Hapvida: BBA alerta que alta de 42% nas ações mascara crise operacional e pressão de minoritários
A Hapvida (HAPV3) está longe de uma recuperação completa, segundo análise do Itaú BBA, que prega cautela apesar da valorização de aproximadamente 42% das ações no último mês. O movimento de alta ocorre em meio a um cenário operacional e financeiro desafiador, com um terceiro trimestre abaixo do esperado e um quarto trimestre projetado como ainda mais difícil. A queda de quase 5% no pregão desta quinta-feira, para R$ 12,40, sinaliza a volatilidade e a fragilidade subjacente ao rali recente.
Nos bastidores, a empresa passa por um intenso processo de ajuste. A família controladora aumentou sua participação acionária, enquanto mudanças relevantes na gestão foram implementadas. Paralelamente, um acionista minoritário começou a pressionar por maior independência no conselho de administração, indicando tensões na governança. No mercado de dívida, as debêntures da Hapvida sofreram pressão no secundário, refletindo preocupações persistentes com o fluxo de caixa.

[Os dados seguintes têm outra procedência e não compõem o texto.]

## src/rtl/coherence_bus_ctrl.sv

```systemverilog
`default_nettype none
// +----------------------------------------------------------------------------+
// | Module   : coherence_bus_ctrl                                              |
// | Purpose  : Two-dcache snooping coherence controller sharing one RAM port.  |
// | Revision : 1.0  initial release                                            |
// +----------------------------------------------------------------------------+
module coherence_bus_ctrl #(
  parameter logic PRIO_RST = 1'b0
) (
  input  logic             CLK,
  input  logic             nRST,
  input  logic [1:0]       dREN,
  input  logic [1:0]       dWEN,
  input  logic [1:0]       cctrans,
  input  logic [1:0]       ccwrite,
  input  logic [1:0][31:0] daddr,
  input  logic [1:0][31:0] dstore,
  output logic [1:0]       dwait,
  output logic [1:0]       ccwait,
  output logic [1:0]       ccinv,
  output logic [1:0][31:0] dload,
  output logic [1:0][31:0] ccsnoopaddr,
  output logic             ramREN,
  output logic             ramWEN,
  output logic [31:0]      ramaddr,
  output logic [31:0]      ramstore,
  input  logic [31:0]      ramload,
  input  logic             ramwait
);

  typedef enum logic [2:0] {
    IDLE  = 3'd0,
    MEMWR = 3'd1,
    SNOOP = 3'd2,
    CCWB1 = 3'd3,
    CCWB2 = 3'd4,
    UPGR  = 3'd5,
    RD1   = 3'd6,
    RD2   = 3'd7
  } state_t;

  state_t      r_state;
  logic        r_req;
  logic        r_prio;
  logic        r_lat_inv;
  logic        r_lat_rd;
  logic [31:0] r_lat_addr;

  logic        w_snp;
  logic [1:0]  w_wr_cand;
  logic [1:0]  w_co_cand;
  logic        w_wr_win;
  logic        w_co_win;

  assign w_snp     = ~r_req;
  assign w_wr_cand = dWEN & ~cctrans & ~ccwait;
  assign w_co_cand = cctrans & (dREN | ccwrite) & ~ccwait;
  // Contention goes to the priority holder, otherwise to the lone candidate.
  assign w_wr_win  = (&w_wr_cand) ? r_prio : w_wr_cand[1];
  assign w_co_win  = (&w_co_cand) ? r_prio : w_co_cand[1];

  always_ff @(posedge CLK) begin
    if (!nRST) begin
      r_state    <= IDLE;
      r_prio     <= PRIO_RST;
      r_req      <= 1'b0;
      r_lat_addr <= 32'd0;
      r_lat_inv  <= 1'b0;
      r_lat_rd   <= 1'b0;
    end else begin
      case (r_state)
        IDLE: begin
          if (|w_wr_cand) begin
            r_req   <= w_wr_win;
            r_state <= MEMWR;
          end else if (|w_co_cand) begin
            r_req      <= w_co_win;
            r_lat_addr <= daddr[w_co_win];
            r_lat_inv  <= ccwrite[w_co_win];
            r_lat_rd   <= dREN[w_co_win];
            r_state    <= SNOOP;
          end
        end
        MEMWR: begin
          if (!dWEN[r_req]) begin
            r_prio  <= ~r_req;
            r_state <= IDLE;
          end
        end
        SNOOP: begin
          if (cctrans[w_snp]) begin
            if (ccwrite[w_snp])  r_state <= CCWB1;
            else if (!r_lat_rd)  r_state <= UPGR;
            else                 r_state <= RD1;
          end
        end
        CCWB1: if (!ramwait) r_state <= CCWB2;
        CCWB2: if (!ramwait) r_state <= r_lat_rd ? RD1 : UPGR;
        UPGR: begin
          r_prio  <= ~r_req;
          r_state <= IDLE;
        end
        RD1: if (!ramwait) r_state <= RD2;
        RD2: begin
          if (!ramwait) begin
            r_prio  <= ~r_req;
            r_state <= IDLE;
          end
        end
        default: r_state <= IDLE;
      endcase
    end
  end

  always_comb begin
    dwait       = 2'b11;
    dload[0]    = ramload;
    dload[1]    = ramload;
    ccwait      = 2'b00;
    ccinv       = 2'b00;
    ccsnoopaddr = '0;
    ramREN      = 1'b0;
    ramWEN      = 1'b0;
    ramaddr     = 32'd0;
    ramstore    = 32'd0;
    case (r_state)
      MEMWR: begin
        ramWEN       = 1'b1;
        ramaddr      = daddr[r_req];
        ramstore     = dstore[r_req];
        dwait[r_req] = ramwait;
      end
      SNOOP: begin
        ccwait[w_snp]      = 1'b1;
        ccsnoopaddr[w_snp] = r_lat_addr;
        ccinv[w_snp]       = r_lat_inv;
      end
      CCWB1, CCWB2: begin
        ccsnoopaddr[w_snp] = r_lat_addr;
        ramWEN             = 1'b1;
        ramaddr            = daddr[w_snp];
        ramstore           = dstore[w_snp];
        dwait[w_snp]       = ramwait;
      end
      UPGR: ccinv[r_req] = 1'b1;
      RD1, RD2: begin
        ccinv[r_req]       = (r_state == RD1);
        ccsnoopaddr[r_req] = r_lat_addr;
        ramREN             = dREN[r_req];
        ramaddr            = daddr[r_req];
        dwait[r_req]       = ramwait;
      end
      default: ;
    endcase
  end

endmodule
`default_nettype wire
```

## config.mk

```make
export PLATFORM = sky130hd
export DESIGN_NAME = coherence_bus_ctrl
export DESIGN_NICKNAME = d
export VERILOG_FILES = /design/src/rtl/coherence_bus_ctrl.sv
export SDC_FILE = /design/constraint.sdc
export NUM_CORES = 1
export LEC_CHECK = 0
export CAP_MARGIN = 40
export CELL_PAD_IN_SITES_DETAIL_PLACEMENT = 1
export CELL_PAD_IN_SITES_GLOBAL_PLACEMENT = 2
export CORE_MARGIN = 2
export CORE_UTILIZATION = 15
export CTS_BUF_LIST = sky130_fd_sc_hd__clkbuf_2 sky130_fd_sc_hd__clkbuf_4 sky130_fd_sc_hd__clkbuf_8
export DETAILED_ROUTE_END_ITERATION = 6
export HOLD_SLACK_MARGIN = 0.03
export PLACE_DENSITY = 0.85
export SETUP_SLACK_MARGIN = 0.2
export SLEW_MARGIN = 20
export SYNTH_ARGS = -nofsm -noshare
export SYNTH_HDL_FRONTEND = slang
export SYNTH_SLANG_ARGS = --single-unit
export TNS_END_PERCENT = 1
```

## constraint.sdc

```tcl
create_clock -name CLK -period 1.9 [get_ports CLK]
set_input_delay 0.19 -clock CLK [delete_from_list [all_inputs] [get_ports CLK]]
set_output_delay 0.19 -clock CLK [all_outputs]
set_load 0.05 [all_outputs]
```

* Word-level counts from Yosys, hierarchy flattened *
Cells that the tools add are included.

word-level totals
  logic and storage cells = 116
  output and inout bits = 200
  register bits = 39

operators by class
  reduce and logical (&&, ||, !) cells = 18
  mux-type cells = 56
  bitwise gates (word level) = 17
  eq/ne operators = 14
  $lt $le $gt $ge = 5

operator list
  kind                                                                           count
  32-bit two-way mux                                                             12
  64-bit AND                                                                     2
  32-bit case mux with 2 select lines                                            2
  64-bit case mux with 2 select lines                                            1
  32-bit demux with 1-bit select                                                 2
  3-bit two-way mux                                                              9
  3-bit case mux with 8 select lines                                             1
  1-bit two-way mux                                                              22
  2-bit AND                                                                      6
  3-bit equality test (second input constant)                                    4
  2-bit != test (second input constant)                                          6
  3-bit OR reduction                                                             3
  2-bit NOT                                                                      4
  2-bit OR reduction                                                             4
  7-bit AND reduction                                                            1
  3-bit by 2-bit equality test with 1-bit output (second input constant)         2
  1-bit by 2-bit less-than comparator with 1-bit output (second input constant)  3
  2-bit bitwise OR                                                               3
  2-bit case mux with 3 select lines                                             1
  2-bit AND reduction                                                            3
  3-bit AND reduction                                                            2
  2-bit two-way mux                                                              2
  2-bit case mux with 2 select lines                                             1
  3-bit by 1-bit equality test with 1-bit output (second input constant)         1
  other kinds (9)                                                                13

* Longest topological paths before layout *
  word-level depth = 12
  depth in mapped cells = 8

* Worst setup path after synthesis *
OpenSTA, ideal clock, no wires.

  path type = flip-flop to output port
  start = reg r_state[1]
  end = out ramstore[13]
  arrival = 2196 ps
  path buffers = 3
  required time = 1710 ps
  stages on the path, launching flop included = 8
  path slack = -486 ps
  cells stage by stage = dfxtp_1 -> clkbuf_1 -> nor2b_1 -> a21o_1 -> buf_2 -> buf_1 -> a221oi_1 -> nor2_1

between the ends
  cells in the longest elaborated chain, start to end = 3
  elaborated cells on any way between the ends = 5
  those cells by class = eq/ne: 3; mux: 1; reduce/logical: 1

RTL lines
  item                                                                                          RTL line  text
  start, declared                                                                               42        state_t r_state;
  start signal, assigned                                                                        98        CCWB2: if (!ramwait) r_state <= r_lat_rd ? RD1 : UPGR;
  3-bit by 2-bit equality test with 1-bit output / 3-bit equality test (equally long branches)  126       case (r_state)
  2-bit OR reduction                                                                            126
  32-bit case mux with 2 select lines (*)                                                       126
  end, declared                                                                                 26        output logic [31:0] ramstore,

Mark *: on every way between the ends. The rest lies on a longest branch, timed or not.

* Final worst setup path *
  start = reg r_state[1]
  end = out ramaddr[21]

between the ends
  cells in the longest elaborated chain, start to end = 3
  elaborated cells on any way between the ends = 8
  those cells by class = eq/ne: 5; mux: 1; reduce/logical: 2

RTL lines
  item                                                                       RTL line  text
  3-bit equality test, or another cell as far along                          126
  3-bit OR reduction (no line) / 2-bit OR reduction (equally long branches)  --
  32-bit case mux with 2 select lines (*)                                    126
  end, declared                                                              25        output logic [31:0] ramaddr,

Marks and branches as above.

==> metrics list <==
* Metal-1 WL: 8.95 mm
- The final number of max-transition violations came to 0.
* Post-Synthesis Cell Area: 0.00446 mm^2
- Endpoint required time on the critical path: 1.71 ns
- Multi-input gate area in the final layout: 0.00420 mm^2
- Starting utilization of the core area: 15.1%
* WP data arrival: 1.97 ns
* Timing-limited maximum frequency: 462 MHz
- Asr flop ratio synth: 0%
- Register share of total power: 7.1%
- The signal on the critical path passes through buf_12, nor3_4, a21oi_2, o22ai_4, buf_6, clkbuf_16, a22o_4, buf_12.
* Root buffer selected by CTS: clkbuf_8
- At the later pin of the worst-skew pair, clock insertion delay measures 0.30 ns.
* Largest net degree at the start of global routing: 36
- Counting cells, the worst reg-to-reg path comes to 6.
- Number of buffers created by CTS: 5
- Total DRC errors in the routed layout: 0
* Cell type with the highest aggregate area in the netlist: dfxtp_1
- Number of vias per cell: 4.60
* Reg2Reg Capture Point: r_lat_addr[10]
* Hold Path Class: in2out
* Clock tree sinks: 39
- Worst setup slack after layout: -0.265 ns
- For the pin with the worst max-slew slack, the measured transition is 0.453 ns.
* Run status: finished with violations
- The cell that appears most often on the critical path is buf_12.
* Hold path startpoint: ramload[29]
- Share of cells above drive strength 1: 61.4%
- Syn Area/Cell: 8.24 um^2
- Of the total power, the clock network draws 3.2%.
- Clock tree from TritonCTS: built
* Start-to-end type of the worst setup path: reg2out
- The number of antenna violations at the first check in global routing came to 0.
- Critical path launch point type: register
* H-tree depth reported by CTS: 2
* Worst vdd rail ir drop: 981 uV
* Total Nets Final: 949
- Number of synthesis warnings: 0
- For this design the static power due to leakage is 4.09 nW.
- Number of fillers in the final layout: 3150
- Top metal layer carrying routed signals: met4
- Metal2 WL: 12.9 mm
* Met3 wire len: 1.89 mm
- For this design the ratio of total power to cell area is 1800 mW/mm^2.
- Count of cells along the worst hold path: 0
* Estimated wirelength of the detail-placed design: 17.0 mm
- Post-synthesis net count: 713
- The first routing iteration left 185 violations.
- Final setup violation count: 167
* First-pass GRT wire length: 34.8 mm
- The checks that failed: setup timing.
* Final RePlAce weighted congestion: 0.803
- Post-synthesis sequential area ratio: 17.5%
- The top cell type by area accounts for 17.5% of the synthesized area.
* Maximum fanout along the worst path: 8
- Area Growth Syn to Fin: 139%
- Slack of the worst reg-to-reg path: -0.12 ns
* Commonest cells in the netlist: and2_1 (65), buf_4 (65), a221oi_1 (64), mux2i_1 (41)
- Final design utilization: 36.2%
- Total power for the finished layout comes to 19.3 mW.
- Setup repair after global routing could not meet its margin everywhere.
* Remaining global-route overflow: 0
- In this run the tool buffered the top-level ports with 274 buffer cells.
* GRT Util Overall: 14.4%
* Number of synthesized flops with an enable pin: 0
- Ys flop type: dfxtp_1
* Beginning of the worst register-to-register path: r_state[0]
* Boundary pin count: 371
- Across the whole layout, storage elements account for 796 um^2.
- The die is 177 um tall.
- Switching part of the total: 51.0%
- Distinct cells, synth: 48
- Die area: 0.0312 mm^2
* Element type at the critical path end: output pin
- After detailed routing, the total wire length is 24.4 mm.
- Clock edge transition at the registers on the reported setup and hold paths: 0.08 ns
- Power share of the combinational group: 89.7%
- Max stage delay cell, worst path: dfxtp_4
- The largest single stage delay on the critical path is 0.38 ns.
* WHS Endpoint: dload[29]
- Number of routed nets with antenna violations: 0
- The die is 177 um wide.
* Number of cells produced by synthesis: 542
- Measured against its own limit, the worst slew margin works out to 69.5%.
- Max-cap violations in this run came to 0.
- In the final routed layout, each cell accounts on average for 20.9 um.
* Ranking of synthesized cells by area: dfxtp_1 (17%), a221oi_1 (13%), buf_4 (11%)
* Clock tree buffer depth: 2
- Site Rows: 63
- Internal power: 9.44 mW
- Vias after detailed routing: 5374
* Post-synthesis register bit count: 39
- The region available for standard cell placement spans 0.0295 mm^2.
- For the finished layout, the period the worst path requires is 2.16 ns.
- The clock arrives with 0.00991 ns of skew.
- The via count of the first global-routing pass came to 6010.
- Switching power summed over all nets: 9.83 mW
- First-pass detailed-route iteration total: 4
- The count of final hold-check violations was 0.
* Ratio of final minimum period to clock period: 114%
* Final antenna diode count: 0
per-stage QoR:
step	TNS, ns	area [um^2]	std cells	worst slack, ns	hold WS (ns)
after global placement	-3.31	9320	1144	-0.0987	0.381
after detailed placement	-8.34	9320	1144	-0.155	0.381
after global routing	-43.04	10700	1169	-0.361	0.380
final	-24.57	10700	1169	-0.265	0.380
after floorplan	-2.15	4880	542	-0.0373	0.329
after CTS	-26.22	10200	1162	-0.251	0.381
cells by family (layout without fill, tap and decap cells):
family | count (synthesis) | after routing | share of synthesized area (%)
multiplexers | 42 | 42 | 9.44
AND/OR/NAND/NOR | 133 | 133 | 16.6
XOR/XNOR | 1 | 1 | 0.196
buffers and inverters | 129 | 366 | 18.8
AO/OA/AOI/OAI | 198 | 198 | 37.5
flip-flops | 39 | 39 | 17.5
worst max-delay path, delay by kind of cell (launching register included):
family                 cells  cell delay, ns
AOI/OAI and AO/OA          3            0.44
and+or+nand+nor            1            0.19
buffers and inverters      4            0.66
DFF                        1            0.38
flip-flops by register name, indices dropped and copies added (netlist names):
signal	count
r_prio	1
r_lat_inv	1
r_state	3
r_lat_rd	1
r_lat_addr	32
r_req	1
power by group through the flow:
stage / Sequential (mW) / Clock [mW] / Combinational, mW
3_3_place_gp: 1.32 / 0 / 14.9
6_report: 1.37 / 0.617 / 17.3
4_1_cts: 1.35 / 0.660 / 16.4
5_1_grt: 1.41 / 0.679 / 18.1
2_1_floorplan: 1.20 / 0 / 8.48
3_5_place_dp: 1.34 / 0 / 15.1
what timing repair did:
| item | CTS | global route |
|---|---|---|
| setup buffers | 8 | 4 |
| resized for setup | 99 | 76 |
| endpoints found under the setup margin | 172 | 175 |
| gates cloned | 2 | 3 |
| pin swaps | 18 | 33 |
| hold buffers | 0 | 0 |
worst max path at each step:
stage                     startpoint            to  slack [ns]  cells after the start
after floorplan           r_state[1]  ramstore[13]       -0.04                      7
after global placement    cctrans[0]         r_req        -0.1                      7
after detailed placement  cctrans[0]         r_req       -0.15                      7
after CTS                 r_state[1]  ramstore[27]       -0.25                      7
after global routing      r_state[1]   ramaddr[29]       -0.36                      8
final                     r_state[1]   ramaddr[21]       -0.26                      8
routing by layer:
layer,GRT usage [%],vias up
li1,-,2476
met1,14.9,2630
met2,27.5,217
met3,4.11,51
met4,4.82,0
met5,0,-
layout by cell type (no fill, tap or decap), types with 9 or more instances in the layout:
master	Yosys	final
nor2_4	0	33
a211oi_2	30	30
and2_2	0	39
and2_4	0	26
buf_12	3	156
a221oi_2	0	42
a22o_4	0	23
clkdlybuf4s50_1	0	138
a21oi_1	39	35
mux2i_1	41	40
a221oi_4	0	19
buf_4	65	46
dfxtp_1	39	35
a22o_2	0	9
final cells by class:
| class | count | share of cell area [%] |
|---|---|---|
| clock buffer | 5 | 0.645 |
| clock inverter | 3 | 0.188 |
| inverter | 6 | 0.211 |
| multi-input combinational | 374 | 39.4 |
| sequential | 39 | 7.46 |
| tap | 390 | 4.57 |
| timing repair buffer | 352 | 47.5 |
Power figures use the tool's default switching activity.
<file path="src/rtl/fpga1_transmitter_if.sv">
// rtl/fpga1_transmitter_if.sv - local word stream and FPGA1->FPGA2 req/ack link signals
interface fpga1_transmitter_if;
   logic [31:0] s_data;
   logic        s_valid;
   logic        s_ready;
   logic [31:0] data_out;
   logic        req_out;
   logic        rdy_in;
   logic        ack_in;

   modport master (
      output s_data, s_valid, rdy_in, ack_in,
      input  s_ready, data_out, req_out
   );

   modport slave (
      input  s_data, s_valid, rdy_in, ack_in,
      output s_ready, data_out, req_out
   );
endinterface

</file>
<file path="src/rtl/fpga1_transmitter.sv">
// rtl/fpga1_transmitter.sv - FIFO-buffered 4-phase req/ack sender for the FPGA1->FPGA2 link
module fpga1_transmitter #(
   parameter int DEPTH   = 8,
   parameter int TIMEOUT = 1024
) (
   input  logic                 clk,
   input  logic                 rst_n,
   fpga1_transmitter_if.slave   link,
   output logic                 busy,
   output logic [15:0]          tx_count,
   output logic                 timeout_err,
   input  logic                 err_clr
);
   localparam int AW = $clog2(DEPTH);
   localparam int TW = $clog2(TIMEOUT);

   typedef enum logic [1:0] {IDLE, SETUP, REQ, RELEASE} state_t;

   state_t         state, state_nxt;
   logic [1:0]     rdy_sync, ack_sync;
   logic           rdy_s, ack_s, rdy_d, rdy_rise;
   logic [31:0]    mem [DEPTH];
   logic [AW-1:0]  wr_ptr, rd_ptr;
   logic [AW:0]    count;
   logic           push, pop, load, req_set, req_clr, tmo_clr, tmo_inc, tmo_hit;
   logic [TW-1:0]  tmo_cnt;
   logic [31:0]    data_q;
   logic           req_q;

   assign rdy_s    = rdy_sync[1];
   assign ack_s    = ack_sync[1];
   assign rdy_rise = rdy_s & ~rdy_d;

   always_ff @(posedge clk or negedge rst_n) begin
      if (!rst_n) begin
         rdy_sync <= 2'b00;
         ack_sync <= 2'b00;
         rdy_d    <= 1'b0;
      end else begin
         rdy_sync <= {rdy_sync[0], link.rdy_in};
         ack_sync <= {ack_sync[0], link.ack_in};
         rdy_d    <= rdy_s;
      end
   end

   // s_ready depends only on the registered count, never on this cycle's pop
   assign link.s_ready = (count != (AW+1)'(DEPTH));
   assign push         = link.s_valid && link.s_ready;

   always_ff @(posedge clk) begin
      if (push) mem[wr_ptr] <= link.s_data;
   end

   always_ff @(posedge clk or negedge rst_n) begin
      if (!rst_n) begin
         wr_ptr <= '0;
         rd_ptr <= '0;
         count  <= '0;
      end else begin
         if (push) wr_ptr <= wr_ptr + AW'(1);
         if (pop)  rd_ptr <= rd_ptr + AW'(1);
         case ({push, pop})
            2'b10:   count <= count + (AW+1)'(1);
            2'b01:   count <= count - (AW+1)'(1);
            default: count <= count;
         endcase
      end
   end

   always_ff @(posedge clk or negedge rst_n) begin
      if (!rst_n) state <= IDLE;
      else        state <= state_nxt;
   end

   always_comb begin
      state_nxt = state;
      pop       = 1'b0;
      load      = 1'b0;
      req_set   = 1'b0;
      req_clr   = 1'b0;
      tmo_clr   = 1'b0;
      tmo_inc   = 1'b0;
      tmo_hit   = 1'b0;
      case (state)
         IDLE: begin
            if (count != '0) begin
               load      = 1'b1;
               state_nxt = SETUP;
            end
         end
         SETUP: begin
            req_set   = 1'b1;
            tmo_clr   = 1'b1;
            state_nxt = REQ;
         end
         REQ: begin
            if (ack_s) begin
               pop       = 1'b1;
               req_clr   = 1'b1;
               state_nxt = RELEASE;
            end else if (tmo_cnt == TW'(TIMEOUT - 1)) begin
               // abandon without popping so the same word goes out again
               tmo_hit   = 1'b1;
               req_clr   = 1'b1;
               state_nxt = RELEASE;
            end else if (rdy_rise) begin
               tmo_clr = 1'b1;
            end else begin
               tmo_inc = 1'b1;
            end
         end
         RELEASE: begin
            if (!ack_s) state_nxt = IDLE;
         end
         default: state_nxt = IDLE;
      endcase
   end

   always_ff @(posedge clk or negedge rst_n) begin
      if (!rst_n) begin
         data_q      <= '0;
         req_q       <= 1'b0;
         tmo_cnt     <= '0;
         tx_count    <= '0;
         timeout_err <= 1'b0;
      end else begin
         if (load)         data_q <= mem[rd_ptr];
         if (req_set)      req_q  <= 1'b1;
         else if (req_clr) req_q  <= 1'b0;
         if (tmo_clr)      tmo_cnt <= '0;
         else if (tmo_inc) tmo_cnt <= tmo_cnt + TW'(1);
         if (pop)          tx_count <= tx_count + 16'd1;
         if (tmo_hit)      timeout_err <= 1'b1;
         else if (err_clr) timeout_err <= 1'b0;
      end
   end

   assign link.data_out = data_q;
   assign link.req_out  = req_q;
   assign busy          = (state != IDLE) || (count != '0);
endmodule

</file>
<file path="src/flat_wrapper.sv">
// flat-port wrapper written by rule: the top's interface ports become plain ports
module fpga1_transmitter_flat 
#(
   parameter int DEPTH   = 8,
   parameter int TIMEOUT = 1024
)
  (clk, rst_n, busy, tx_count, timeout_err, err_clr, link_s_data, link_s_valid, link_rdy_in, link_ack_in, link_s_ready, link_data_out, link_req_out);
  fpga1_transmitter_if link_i ();
  input  logic clk;
  input  logic rst_n;
  output logic busy;
  output logic [15:0] tx_count;
  output logic timeout_err;
  input  logic err_clr;
  input wire logic [$bits(link_i.s_data)-1:0] link_s_data;
  input wire logic [$bits(link_i.s_valid)-1:0] link_s_valid;
  input wire logic [$bits(link_i.rdy_in)-1:0] link_rdy_in;
  input wire logic [$bits(link_i.ack_in)-1:0] link_ack_in;
  output wire logic [$bits(link_i.s_ready)-1:0] link_s_ready;
  output wire logic [$bits(link_i.data_out)-1:0] link_data_out;
  output wire logic [$bits(link_i.req_out)-1:0] link_req_out;
  assign link_i.s_data = link_s_data;
  assign link_i.s_valid = link_s_valid;
  assign link_i.rdy_in = link_rdy_in;
  assign link_i.ack_in = link_ack_in;
  assign link_s_ready = link_i.s_ready;
  assign link_data_out = link_i.data_out;
  assign link_req_out = link_i.req_out;
  fpga1_transmitter #(.DEPTH(DEPTH), .TIMEOUT(TIMEOUT)) u_core (.clk(clk), .rst_n(rst_n), .link(link_i), .busy(busy), .tx_count(tx_count), .timeout_err(timeout_err), .err_clr(err_clr));
endmodule
</file>
### src/rtl/gpc_pkg.sv
// gpc_pkg: shared definitions for the gpc_mc multi-cycle RV32I/E core.
//   - RV32 opcode, funct3 and funct7 constants for the supported subset
//   - FSM state enum (StFetch, StExec, StHalt)
//   - ALU operation enum and the ALU evaluation function
package gpc_pkg;

    // Major opcodes
    localparam logic [6:0] OpLui    = 7'b0110111;
    localparam logic [6:0] OpAuipc  = 7'b0010111;
    localparam logic [6:0] OpJal    = 7'b1101111;
    localparam logic [6:0] OpJalr   = 7'b1100111;
    localparam logic [6:0] OpImm    = 7'b0010011;
    localparam logic [6:0] OpReg    = 7'b0110011;
    localparam logic [6:0] OpSystem = 7'b1110011;

    // funct3 for OP / OP-IMM
    localparam logic [2:0] F3AddSub = 3'b000;
    localparam logic [2:0] F3Sll    = 3'b001;
    localparam logic [2:0] F3Slt    = 3'b010;
    localparam logic [2:0] F3Sltu   = 3'b011;
    localparam logic [2:0] F3Xor    = 3'b100;
    localparam logic [2:0] F3SrlSra = 3'b101;
    localparam logic [2:0] F3Or     = 3'b110;
    localparam logic [2:0] F3And    = 3'b111;

    localparam logic [6:0] F7Base = 7'b0000000;
    localparam logic [6:0] F7Alt  = 7'b0100000;

    localparam logic [31:0] EbreakInst = 32'h0010_0073;

    typedef enum logic [1:0] {
        StFetch,
        StExec,
        StHalt
    } gpc_state_e;

    typedef enum logic [3:0] {
        AluAdd,
        AluSub,
        AluSll,
        AluSlt,
        AluSltu,
        AluXor,
        AluSrl,
        AluSra,
        AluOr,
        AluAnd
    } alu_op_e;

    function automatic logic [31:0] alu_calc(input alu_op_e op, input logic [31:0] a,
                                             input logic [31:0] b);
        logic [31:0] res;
        unique case (op)
            AluAdd:  res = a + b;
            AluSub:  res = a - b;
            AluSll:  res = a << b[4:0];
            AluSlt:  res = {31'b0, $signed(a) < $signed(b)};
            AluSltu: res = {31'b0, a < b};
            AluXor:  res = a ^ b;
            AluSrl:  res = a >> b[4:0];
            AluSra:  res = $signed(a) >>> b[4:0];
            AluOr:   res = a | b;
            AluAnd:  res = a & b;
            default: res = a + b;
        endcase
        return res;
    endfunction

endpackage
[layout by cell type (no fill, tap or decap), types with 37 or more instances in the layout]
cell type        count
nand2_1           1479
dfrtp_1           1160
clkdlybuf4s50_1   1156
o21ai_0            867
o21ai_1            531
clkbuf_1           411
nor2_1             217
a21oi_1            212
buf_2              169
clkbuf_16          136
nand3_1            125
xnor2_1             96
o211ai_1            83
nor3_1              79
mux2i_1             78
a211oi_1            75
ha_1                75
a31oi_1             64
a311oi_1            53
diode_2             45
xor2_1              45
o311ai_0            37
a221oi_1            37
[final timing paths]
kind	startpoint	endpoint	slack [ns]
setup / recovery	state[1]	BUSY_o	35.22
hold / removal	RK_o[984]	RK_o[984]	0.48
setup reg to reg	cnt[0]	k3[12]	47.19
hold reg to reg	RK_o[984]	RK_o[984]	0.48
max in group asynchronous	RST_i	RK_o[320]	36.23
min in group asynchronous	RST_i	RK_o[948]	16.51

Apesar das pressões, há sinais iniciais de uma possível reestruturação estratégica, com rumores de desinvestimentos em regiões não consideradas essenciais para o negócio. Este movimento, se confirmado, poderia aliviar parte da pressão financeira, mas o caminho para uma normalização sustentável dos resultados ainda parece longo. A combinação de alta nas ações, pressão dos minoritários e incerteza operacional coloca a Hapvida sob um intenso escrutínio do mercado.